(Stored records)
◇ ◇ ◇ ◇ ◇ ◇ ◇
===== config.mk =====
export PLATFORM = sky130hd
export DESIGN_NAME = xregs_apb_frontend
export DESIGN_NICKNAME = d
export VERILOG_FILES = /design/src/rtl/xregs_pkg.sv /design/src/rtl/xregs_timeout_counter.sv /design/src/rtl/xregs_apb_frontend.sv
export SDC_FILE = /design/constraint.sdc
export NUM_CORES = 1
export LEC_CHECK = 0
export CORE_ASPECT_RATIO = 0.7
export CORE_MARGIN = 3
export CORE_UTILIZATION = 31
export CTS_CLUSTER_SIZE = 12
export DETAILED_ROUTE_END_ITERATION = 8
export PLACE_DENSITY = 0.78
export SYNTH_ARGS = -nofsm -noshare
export SYNTH_HDL_FRONTEND = slang
export SYNTH_SLANG_ARGS = --single-unit

===== constraint.sdc =====
create_clock -name clk -period 1.9 [get_ports clk]
set_clock_uncertainty 0.15 [all_clocks]
set_input_delay 0.38 -clock clk [delete_from_list [all_inputs] [get_ports clk]]
set_output_delay 0.38 -clock clk [all_outputs]
set_load 0.01 [all_outputs]

===== src/rtl/xregs_pkg.sv =====
// Shared types and constants for the xregs register-bank front end.
package xregs_pkg;

    // Front-end transfer FSM states.
    typedef enum logic [1:0] {
        IDLE = 2'd0,
        REQ  = 2'd1,
        DONE = 2'd2
    } fe_state_t;

    // The bus carries byte addresses; slices are addressed by 32-bit word.
    localparam int unsigned BYTE_SHIFT = 2;

endpackage


===== src/rtl/xregs_timeout_counter.sv =====
// Cycle counter for the REQ state of the xregs front end.
// It is cleared while clr_i is high and counts while en_i is high.
// expired_o flags the last permitted request cycle (count == TIMEOUT-1).
module xregs_timeout_counter #(
    parameter int unsigned TIMEOUT = 16
) (
    input  logic clk,
    input  logic rst_n,
    input  logic clr_i,
    input  logic en_i,
    output logic expired_o
);

    localparam int unsigned CNT_W = $clog2(TIMEOUT + 1);

    logic [CNT_W-1:0] count_q;
    logic [CNT_W-1:0] count_d;

    // Next count: clear has priority, then increment, saturating at the limit.
    always_comb begin
        count_d = count_q;
        if (clr_i) begin
            count_d = '0;
        end else if (en_i && (count_q != CNT_W'(TIMEOUT - 1))) begin
            count_d = count_q + CNT_W'(1);
        end
    end

    // Count register with asynchronous reset.
    always_ff @(posedge clk or negedge rst_n) begin
        if (!rst_n) begin
            count_q <= '0;
        end else begin
            count_q <= count_d;
        end
    end

    assign expired_o = en_i && (count_q == CNT_W'(TIMEOUT - 1));

endmodule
◇ ◇ ◇ ◇ ◇ ◇ ◇
Work to be completed: This exercise needs each record retyped exactly as shown.

Expected output:
===== config.mk =====
export PLATFORM = sky130hd
export DESIGN_NAME = xregs_apb_frontend
export DESIGN_NICKNAME = d
export VERILOG_FILES = /design/src/rtl/xregs_pkg.sv /design/src/rtl/xregs_timeout_counter.sv /design/src/rtl/xregs_apb_frontend.sv
export SDC_FILE = /design/constraint.sdc
export NUM_CORES = 1
export LEC_CHECK = 0
export CORE_ASPECT_RATIO = 0.7
export CORE_MARGIN = 3
export CORE_UTILIZATION = 31
export CTS_CLUSTER_SIZE = 12
export DETAILED_ROUTE_END_ITERATION = 8
export PLACE_DENSITY = 0.78
export SYNTH_ARGS = -nofsm -noshare
export SYNTH_HDL_FRONTEND = slang
export SYNTH_SLANG_ARGS = --single-unit

===== constraint.sdc =====
create_clock -name clk -period 1.9 [get_ports clk]
set_clock_uncertainty 0.15 [all_clocks]
set_input_delay 0.38 -clock clk [delete_from_list [all_inputs] [get_ports clk]]
set_output_delay 0.38 -clock clk [all_outputs]
set_load 0.01 [all_outputs]

===== src/rtl/xregs_pkg.sv =====
// Shared types and constants for the xregs register-bank front end.
package xregs_pkg;

    // Front-end transfer FSM states.
    typedef enum logic [1:0] {
        IDLE = 2'd0,
        REQ  = 2'd1,
        DONE = 2'd2
    } fe_state_t;

    // The bus carries byte addresses; slices are addressed by 32-bit word.
    localparam int unsigned BYTE_SHIFT = 2;

endpackage


===== src/rtl/xregs_timeout_counter.sv =====
// Cycle counter for the REQ state of the xregs front end.
// It is cleared while clr_i is high and counts while en_i is high.
// expired_o flags the last permitted request cycle (count == TIMEOUT-1).
module xregs_timeout_counter #(
    parameter int unsigned TIMEOUT = 16
) (
    input  logic clk,
    input  logic rst_n,
    input  logic clr_i,
    input  logic en_i,
    output logic expired_o
);

    localparam int unsigned CNT_W = $clog2(TIMEOUT + 1);

    logic [CNT_W-1:0] count_q;
    logic [CNT_W-1:0] count_d;

    // Next count: clear has priority, then increment, saturating at the limit.
    always_comb begin
        count_d = count_q;
        if (clr_i) begin
            count_d = '0;
        end else if (en_i && (count_q != CNT_W'(TIMEOUT - 1))) begin
            count_d = count_q + CNT_W'(1);
        end
    end

    // Count register with asynchronous reset.
    always_ff @(posedge clk or negedge rst_n) begin
        if (!rst_n) begin
            count_q <= '0;
        end else begin
            count_q <= count_d;
        end
    end

    assign expired_o = en_i && (count_q == CNT_W'(TIMEOUT - 1));

endmodule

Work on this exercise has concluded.